Abstract for presentation at The 13th Australasian Remote Sensing and Photogrammetry Conference

Digital imagery is now being routinely used as a complement to terrestrial laser scanners (TLS) to enable the TLS generated point clouds to be textured to produce photorealistic 3D object and scene models. As a consequence, TLS manufacturers generally offer the option of having an SLR-type digital camera mounted on the scanner. The registration of overlapping point clouds acquired from different TLS stations forms the first task of 3D model building. The provision of overlapping images from the camera mounted on the laser scanner offers an alternative, photogrammetric means to achieve point cloud registration between adjacent scans. The digital camera is first calibrated via a self-calibration process, after which it is mounted on the scanner. The camera’s exterior orientation with respect to the TLS coordinate system is then determined, again photogrammetrically. Subsequently, images from the digital camera are used to first relatively orient the network of images, and then to transfer this orientation to the TLS stations to provide exterior orientation and thus scan-to-scan registration. The proposed approach, called Image-Based Registration (IBR), offers a one-step registration of the point clouds. In the case of more than two laser scans, exterior orientation is simultaneously determined for all TLS stations by bundle adjustment of the images.
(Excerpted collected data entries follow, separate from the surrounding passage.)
--- design/flow/config.mk ---
export PLATFORM = sky130hd
export DESIGN_NAME = PCCtrl
export DESIGN_NICKNAME = PCCtrl
export VERILOG_FILES = /design/flow/design.v
export SDC_FILE = /design/flow/constraint.sdc
export NUM_CORES = 4
export LEC_CHECK = 1
export CORE_UTILIZATION = 30
--- design/flow/constraint.sdc ---
current_design PCCtrl

set clk_period 26.3
set clk_io_pct 0.2

create_clock -name clk0 -period $clk_period

set non_clock_inputs [all_inputs -no_clocks]
set_input_delay [expr $clk_period * $clk_io_pct] -clock clk0 $non_clock_inputs
set_output_delay [expr $clk_period * $clk_io_pct] -clock clk0 [all_outputs]
--- design/flow/design.v ---
module PCCtrl (
    input logic [31:0] CurPC, immB, immJ, immI, ReadVal1,
    input logic Branch, Jump, JumpReg,
    output logic [31:0] CurPC4, NewPC
);
    logic [1:0] sel;
    always_comb begin
        if (JumpReg)
            sel = 2'b11;
        else if (Jump)
            sel = 2'b10;
        else if (Branch)
            sel = 2'b01;
        else
            sel = 2'b00;
        case(sel)
            2'b00: NewPC = CurPC + 32'h4;
            2'b01: NewPC = CurPC + (immB);
            2'b10: NewPC = CurPC + (immJ);
            2'b11: NewPC = (ReadVal1) + (immI);
            default begin end
        endcase
        CurPC4 = CurPC + 32'h4;
    end
endmodule
--- design/flow/run.sh ---
#!/bin/bash
# OpenROAD 26Q1-2900-gdf79404cd8, Yosys 0.63+post, stock flow scripts
make -C /OpenROAD-flow-scripts/flow DESIGN_CONFIG=/design/flow/config.mk WORK_HOME=/design/flow/orfs finish
==> flow/run.sh <==
#!/bin/bash
# OpenROAD 26Q1-2900-gdf79404cd8, Yosys 0.63+post, stock flow scripts
make -C /OpenROAD-flow-scripts/flow DESIGN_CONFIG=/design/flow/config.mk WORK_HOME=/design/flow/orfs finish
==> flow/config.mk <==
export PLATFORM = sky130hd
export DESIGN_NAME = ALU
export DESIGN_NICKNAME = ALU
export VERILOG_FILES = /design/flow/design.v
export SDC_FILE = /design/flow/constraint.sdc
export NUM_CORES = 4
export LEC_CHECK = 1
export CORE_UTILIZATION = 30
==> flow/constraint.sdc <==
current_design ALU

set clk_period 16.1
set clk_io_pct 0.2

create_clock -name clk0 -period $clk_period

set non_clock_inputs [all_inputs -no_clocks]
set_input_delay [expr $clk_period * $clk_io_pct] -clock clk0 $non_clock_inputs
set_output_delay [expr $clk_period * $clk_io_pct] -clock clk0 [all_outputs]
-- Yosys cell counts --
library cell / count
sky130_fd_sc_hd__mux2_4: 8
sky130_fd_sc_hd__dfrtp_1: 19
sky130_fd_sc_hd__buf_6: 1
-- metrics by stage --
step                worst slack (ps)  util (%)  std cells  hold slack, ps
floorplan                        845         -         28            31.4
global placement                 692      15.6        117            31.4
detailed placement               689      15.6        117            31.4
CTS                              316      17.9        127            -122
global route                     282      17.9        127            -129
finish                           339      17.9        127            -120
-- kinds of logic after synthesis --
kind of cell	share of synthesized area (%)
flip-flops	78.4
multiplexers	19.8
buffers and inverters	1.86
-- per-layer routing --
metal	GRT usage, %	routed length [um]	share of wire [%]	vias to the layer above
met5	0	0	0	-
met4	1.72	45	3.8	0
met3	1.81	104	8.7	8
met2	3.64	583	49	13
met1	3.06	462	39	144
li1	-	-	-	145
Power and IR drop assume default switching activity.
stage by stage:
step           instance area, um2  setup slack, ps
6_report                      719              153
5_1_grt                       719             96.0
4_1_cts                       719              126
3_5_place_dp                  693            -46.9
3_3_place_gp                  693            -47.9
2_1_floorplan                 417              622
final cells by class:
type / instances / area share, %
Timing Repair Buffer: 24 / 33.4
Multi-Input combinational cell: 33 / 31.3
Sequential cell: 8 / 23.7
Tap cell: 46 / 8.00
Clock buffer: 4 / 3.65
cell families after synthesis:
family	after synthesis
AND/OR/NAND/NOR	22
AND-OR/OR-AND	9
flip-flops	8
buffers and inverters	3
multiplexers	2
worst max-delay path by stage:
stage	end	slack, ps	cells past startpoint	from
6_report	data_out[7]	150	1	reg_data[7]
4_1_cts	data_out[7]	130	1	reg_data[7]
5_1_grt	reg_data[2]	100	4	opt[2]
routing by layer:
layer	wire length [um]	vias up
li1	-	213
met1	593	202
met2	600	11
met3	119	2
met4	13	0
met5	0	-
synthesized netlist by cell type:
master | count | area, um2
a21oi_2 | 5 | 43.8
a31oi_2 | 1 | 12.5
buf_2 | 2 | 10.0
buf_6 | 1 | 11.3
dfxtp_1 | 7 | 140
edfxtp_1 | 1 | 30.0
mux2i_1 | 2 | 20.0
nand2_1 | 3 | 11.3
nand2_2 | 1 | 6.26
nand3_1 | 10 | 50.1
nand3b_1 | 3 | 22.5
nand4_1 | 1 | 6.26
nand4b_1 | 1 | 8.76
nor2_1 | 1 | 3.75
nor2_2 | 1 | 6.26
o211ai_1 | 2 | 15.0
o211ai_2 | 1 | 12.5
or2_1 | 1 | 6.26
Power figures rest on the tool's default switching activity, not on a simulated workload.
`/design/flow/config.mk`:
```
export PLATFORM = sky130hd
export DESIGN_NAME = alu4
export DESIGN_NICKNAME = alu4
export VERILOG_FILES = /design/flow/design.v
export SDC_FILE = /design/flow/constraint.sdc
export NUM_CORES = 4
export LEC_CHECK = 1
export CORE_AREA = 10 10 72 72
export DIE_AREA = 0 0 82 82
```
`/design/flow/constraint.sdc`:
```
current_design alu4

set clk_period 5.1
set clk_io_pct 0.2

create_clock -name clk0 -period $clk_period

set non_clock_inputs [all_inputs -no_clocks]
set_input_delay [expr $clk_period * $clk_io_pct] -clock clk0 $non_clock_inputs
set_output_delay [expr $clk_period * $clk_io_pct] -clock clk0 [all_outputs]
```
`/design/flow/run.sh`:
```
#!/bin/bash
# OpenROAD 26Q1-2900-gdf79404cd8, Yosys 0.63+post, stock flow scripts
make -C /OpenROAD-flow-scripts/flow DESIGN_CONFIG=/design/flow/config.mk WORK_HOME=/design/flow/orfs finish
```
`/design/flow/design.v`:
```
module adder4(
  input [3:0] a,
  input [3:0] b,
  input opt,  
  output carry,
  output zero,
  output overflow,
  output [3:0] y  
);
  wire [3:0] mask;
  wire [3:0] real_b;
  assign mask = {4{opt}};
  assign real_b = b ^ mask;
  assign {carry, y} = real_b + a + {3'b000, opt};
  assign zero = ~(|y);
  assign overflow = (a[4-1] == real_b[4-1]) && (y[4-1] != a[4-1]);
endmodule
module alu4 (
  input [3:0]a,
  input [3:0]b,
  input [2:0]opt,
  output [3:0]y
); 
  wire zero;
  wire overflow;
  wire [3:0] result;
  reg [3:0] yout;
  assign y = yout;
  adder4 i0 (
    .a      (a),
    .b      (b),
    .opt    (1'b1),
    .zero   (zero),
    .carry  (),
    .overflow (overflow),
    .y      (result)
  );
always @(*) begin
  case(opt)
    3'b000 : yout = a+b;
    3'b001 : yout = a-b;
    3'b010 : yout = ~a;
    3'b011 : yout = a&b;
    3'b100 : yout = a|b;
    3'b101 : yout = a^b;
    3'b110 : yout = {3'b000, result[4-1] ^ overflow};
    3'b111 : yout = {3'b000, zero};
  endcase
end
endmodule
```
==> run summary <==
run results: Tool Warnings 40, first-pass GRT wire length 2700 um, final setup violation count 0, Setup Buffers After CTS 0, GRT Total Usage 4.77%, global route overflow 0, worst min-delay path category input pin to output pin, Total Power 73.3 uW, achievable clock frequency 212 MHz, Unique cell types 32, final core occ 22.5%, Final Cell Area 830 sq um, Final Instance Count excl. Fillers 144, # rows 22, post-route ant nets 0, post-DP HPWL 1340 um, area growth from synthesis to layout 33.9%, die area 6720 sq um, Hold EP y[1], Diodes inserted 0, DR iter-0 viols 12, initial antenna violation count 0, Worst path slowest cell clkdlybuf4s50_1, Placed Instance Area 830 sq um, flip-flops 0, crit start category input pin, Hold Vio Cnt, Final 0, worst slew pin tran 318 ps, pin count of the biggest net entering global routing 17, crit-path cells clkdlybuf4s50_1 > inv_1 > ha_1 > mux2i_1 > ha_1 > nor2b_1 > o21a_1 > or2_2 > o221ai_1 > clkdlybuf4s50_1, Critical Path AT 3700 ps, routed vias/inst 4.24, total negative slack 0 ps, syn avg cell area 7.55 sq um, crit end category output pin, drt pass-1 iters 4, worst setup margin approximately 380 ps, port bufs 15, Placed Cells incl. Taps roughly 140, GR Layer Usage met2 7.92%, Die X 82 um, LEAKAGE 0.364 nW, I/O pin count 15, final cycle utilization of the critical path 92.6%, core area 3690 sq um, busiest layer in global routing met2, clock buf count 0, synthesized area 619 sq um, IR Drop Worst-Case VDD 0.0391 mV, met1 GRT Util around 7%, hold slack 3240 ps, die span in y roughly 82 um, Slew HR 78.7%, fin crit period 4720 ps, outcome complete, no violations, Synth warnings 1, Routed WL 1510 um, cell count after synthesis 82, CP max stage delay 580 ps, most frequent cells in the layout ha_1, clkdlybuf4s50_1, inv_1, nand2_1, nor2b_1, gp weighted congestion between 0.9 and 1, vias in the first global route 589, P per Cell Area 88.4 nW/um^2, WP data required 4080 ps, number of max-cap violations 0, drc violations 0, final slew viol count 0, ys cells 82, Layout fillers between 400 and 500, Vias 610, layout cells sized above 1 7.29%, register area 0 sq um, RSZ-0062 raised after global routing false, hold_buf cts 0, Setup WS pre-CTS 364 ps, Setup Crit Path Kind input pin to output pin, Post-synth seq share 0%, routed len/inst about 10 um, Starting Density around 17%, met3 Use GR 0.441%, number of cells on the worst hold path 3, # resized after CTS 0, crit path max fanout 5, hold path start opt[1], YS chip area 619 sq um
-- critical path, delay by kind of cell --
kind | cells | cell delay [ps]
buf+inv | 3 | 1200
fa+ha+maj | 2 | 540
simple gates | 2 | 420
compound gates | 2 | 370
mux | 1 | 140
-- Yosys cell counts --
cell type | instances | share of area, %
nand3b_1 | 1 | 1.2
a22oi_1 | 3 | 3.6
ha_1 | 15 | 30
nor3_2 | 1 | 1.6
xnor2_1 | 2 | 2.8
o21a_1 | 1 | 1.2
nand2_1 | 7 | 4.2
a22o_1 | 1 | 1.4
nor4_1 | 1 | 1.0
a21oi_1 | 2 | 1.6
fa_1 | 1 | 3.2
o2111ai_1 | 1 | 1.4
nand4_1 | 1 | 1.0
o221ai_1 | 1 | 1.4
a2bb2oi_1 | 1 | 1.4
mux2i_1 | 2 | 3.2
or3_4 | 1 | 1.8
a2111oi_2 | 1 | 2.4
or2_2 | 2 | 2.0
nor3_1 | 2 | 1.6
o41ai_1 | 1 | 1.4
nor2b_1 | 7 | 7.1
xor2_1 | 2 | 2.8
o21ai_0 | 5 | 4.0
o31ai_1 | 1 | 1.2
or4_1 | 1 | 1.2
o31a_1 | 1 | 1.4
nor2_1 | 3 | 1.8
inv_1 | 10 | 6.1
and2b_1 | 1 | 1.2
mux2_2 | 1 | 1.8
clkbuf_1 | 2 | 1.2
-- worst max path at each step --
stage	startpoint	cells after the start	endpoint	slack [ps]
4_1_cts	b[1]	10	y[2]	360
5_1_grt	b[1]	10	y[2]	240
6_report	b[1]	10	y[2]	380
-- cells by family after synthesis --
logic type | count (synthesis) | share of synthesized area, %
and+or+nand+nor | 28 | 25.9
AOI/OAI and AO/OA | 19 | 22.6
adders and majority gates | 16 | 33.5
buffers and inverters | 12 | 7.27
xor gates and xnor gates | 4 | 5.66
muxes | 3 | 5.05
-- routing by layer --
metal	vias to the layer above	routed length [um]
li1	322	-
met1	277	764
met2	11	688
met3	0	54
met4	0	0
met5	-	0
-- where the power goes --
| group | total (mW) | leakage [nW] | internal (mW) | switching (mW) |
|---|---|---|---|---|
| Sequential | 0 | 0 | 0 | 0 |
| Clock | 0 | 0 | 0 | 0 |
| Combinational | 0.0733 | 0.364 | 0.0397 | 0.0336 |
| Total | 0.0733 | 0.364 | 0.0397 | 0.0336 |
-- cell type report --
class,count,area [sq um],area share (%)
multi-input cells,70,574,69.2
inverters,10,37.5,4.52
well taps,48,60.1,7.24
repair buffers,16,158,19.0
Power figures rest on the tool's default switching activity, not on a simulated workload.
**./run.sh**
```bash
#!/bin/bash
# OpenROAD 26Q1-2900-gdf79404cd8, Yosys 0.63+post, stock flow scripts
make -C /OpenROAD-flow-scripts/flow DESIGN_CONFIG=/design/flow/config.mk WORK_HOME=/design/flow/orfs finish
```
**./config.mk**
```make
export PLATFORM = sky130hd
export DESIGN_NAME = tube_display
export DESIGN_NICKNAME = tube_display
export VERILOG_FILES = /design/flow/design.v
export SDC_FILE = /design/flow/constraint.sdc
export NUM_CORES = 4
export LEC_CHECK = 1
export CORE_AREA = 10 10 70 70
export DIE_AREA = 0 0 80 80
```
**./constraint.sdc**
```tcl
current_design tube_display

set clk_period 3.7
set clk_io_pct 0.2

create_clock -name clk0 -period $clk_period

set non_clock_inputs [all_inputs -no_clocks]
set_input_delay [expr $clk_period * $clk_io_pct] -clock clk0 $non_clock_inputs
set_output_delay [expr $clk_period * $clk_io_pct] -clock clk0 [all_outputs]
```
**./design.v**
```verilog
module coder83 (
	input [7:0] x,
	output reg [2:0] y,
	output reg seg
);
	integer i;
	always @(x) begin
		y = 0;
		seg = 0;
		for (i = 0; i < 8; i = i+1)
			if (x[i] == 1) begin
				y = i[2:0];
				seg = 1;
			end
	end
endmodule
module decoder3tube (
	input [2:0] x,
	input en,
	output reg [6:0] y
);
	always @(x or en) begin
		if (en) begin
			case (x)
				3'b000 : y = 7'b0000001;
				3'b001 : y = 7'b1001111;
				3'b010 : y = 7'b0010010;
				3'b011 : y = 7'b0000110;
				3'b100 : y = 7'b1001100;
				3'b101 : y = 7'b0100100;
				3'b110 : y = 7'b0100000;
				3'b111 : y = 7'b0001111;
				default : y = 7'b0000000;
			endcase
		end
		else y = 7'b1111111;
	end;
endmodule
module tube_display(
	input [7:0] x,
	output [6:0] tube,	
	output [2:0] code3
);
	integer i;
	wire en;
	coder83 i0 (
		.x(x), 
		.y(code3),
		.seg(en)
	);
	decoder3tube i1 (
		.x(code3), 
		.y(tube),
		.en(en)
	);
endmodule
```
==> notes.md <==
Per the timing report, the biggest fanout along the worst path comes to 3. Per the slew report, the remaining headroom to the max-slew limit stands at 69.1%. The dominant delay contributor by cell family on the critical path was buffers and inverters. In this run, distinct cell masters in the synthesized netlist total 15. The total setup violations reported at the end of the flow came out at 0. Looking at the gate-level netlist, the highest instance count belongs to nor2_1. Registers take 0 um^2.

The flow measured a signed area growth from synthesis to layout of 115%. Per STA, the highest per-stage delay on the worst path measures 0.53 ns. The number of vias in the routed layout was 307; the layout clock buffer count was 0.

Per the final timing report, the hold violations number 0. The power per standard cell area is 100 nW/um^2. In this run the post-CTS setup repair buffer count came out at 0. The type of the worst setup path is in2out. At the placement stage, the worst setup path has a slack of 0.0344 ns. The total buffers and inverters traversed by the critical path is 2. The run finished with clean final reports. The run gives 0 as the number of max-cap violations. After layout, the worst setup slack is 0.166 ns. Per the detail_route report, DRC violations left total 0. The effective utilization at floorplan came out at 6.96%. Row generation in the floorplan step produced 21 rows. The tool warning count for the run is 37.

The run gives 0 as the initial antenna violation count. The pin count of the biggest net entering global routing is 7. For the final standard cell area without fillers, the log shows 512 um^2. The tools report the signal arrival time at the worst endpoint as 2.79 ns.

The slowest stage of the critical path belongs to the cell clkdlybuf4s50_1. The placed instance area came out at 505 um^2. Across the VDD grid, the largest voltage drop is 0.0150 mV.

The endpoint type of the worst setup path was a primary output. The tools report the kind of launch point of the worst setup path as an input pin. The sequential cell count came out at 0. The logs give 33 for the number of cells in the yosys synthesis report and 0.768 for the placer congestion estimate.

The max-slew violation total from the final report came out at 0. For this run the aggregate overflow at the end of global routing stands at 0. From left edge to right edge, the die measures 80 um. The worst hold path passes through 5 cells. The post-route setup TNS came out at 0 ns. The tally of buffers added on design ports is 18, and the first-iteration detailed-routing DRC count is 22. Cells with a size suffix above 1 make up 20.0% of the layout.

The start point of the worst min-delay path is x[0]. The area fraction of the largest cell type after synthesis is 31.6%. Data on the critical path is required at its endpoint by 2.96 ns. Final-layout worst hold slack: 2.55 ns.

The share of the Yosys chip area taken by registers is 0%. Counting the warning lines in the Yosys log gives 2. The via count normalized by instance count was 3.04. The synthesized netlist occupies a cell area of 238 um^2. Minimum period implied by the final worst setup slack: 3.53 ns. In the hold report, the worst path ends at tube[4]. The leakage component of the power was reported as 0.208 nW.

Traced cell by cell, the critical path runs through clkdlybuf4s50_1 > nor2_1 > a221oi_2 > o21ba_2 > ha_1 > nor2_1 > a21o_2 > clkdlybuf4s50_1. Total power for the finished layout comes to 0.0512 mW. The die height works out to 80 um. Ranked by total cell area, the synthesized netlist is headed by ha_1 32%, nor2_1 17%, nor4_4 8.9%, nor4_2 5.3%, nand2_1 4.7%.

The tools report the post-cts hold-fix buffer tally as 0. Per the timing report, the achievable frequency comes out to 283 MHz. Setup repair after global routing left no endpoint under its margin. The final critical path takes up 95.5% of the cycle.

The floorplan step defined a die boundary enclosing 6400 um^2. Estimated wirelength of the detail-placed design: 778 um. The run gives 0 as the number of inserted diodes.

Looking at area per cell type in the netlist, the leader is ha_1. First-pass iteration count of the detailed router: 2. The cell count after synthesis came out at 33.

The residual antenna-violating net count after detailed routing is 0. The placeable core region is 3420 um^2, and the Yosys chip area is 238 um^2. The mean cell area of the mapped netlist is 7.20 um^2.

The first global-routing pass estimated 1390 um of wire. Global routing used 2.54% of the available tracks across all layers. The report lists the number of cells resized after CTS as 0. According to the I/O placement log, the pin count is 18. The run gives 288 for the via count of the first global-routing pass.

Type of the tightest min-delay check: in2out. The commonest cells after synthesis are 11 x nor2_1, 6 x ha_1, 3 x nand2_1, 2 x inv_1. For the pin with the worst max-slew slack, the measured transition is 0.460 ns. The total wire length is 895 um, and the post-detailed-route wirelength per cell is 8.86 um.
Moreover, the orientation solution can be strengthened by adding further images to the network, these being recorded with the camera removed from the TLS. Reported test results obtained with the IBR show that the process is efficient, practical and accurate, and offers a viable alternative to approaches such as the well-known iterative closest point (ICP) algorithm. Unlike the ICP algorithm, the IBR method does not require any overlap between the separate TLS point clouds.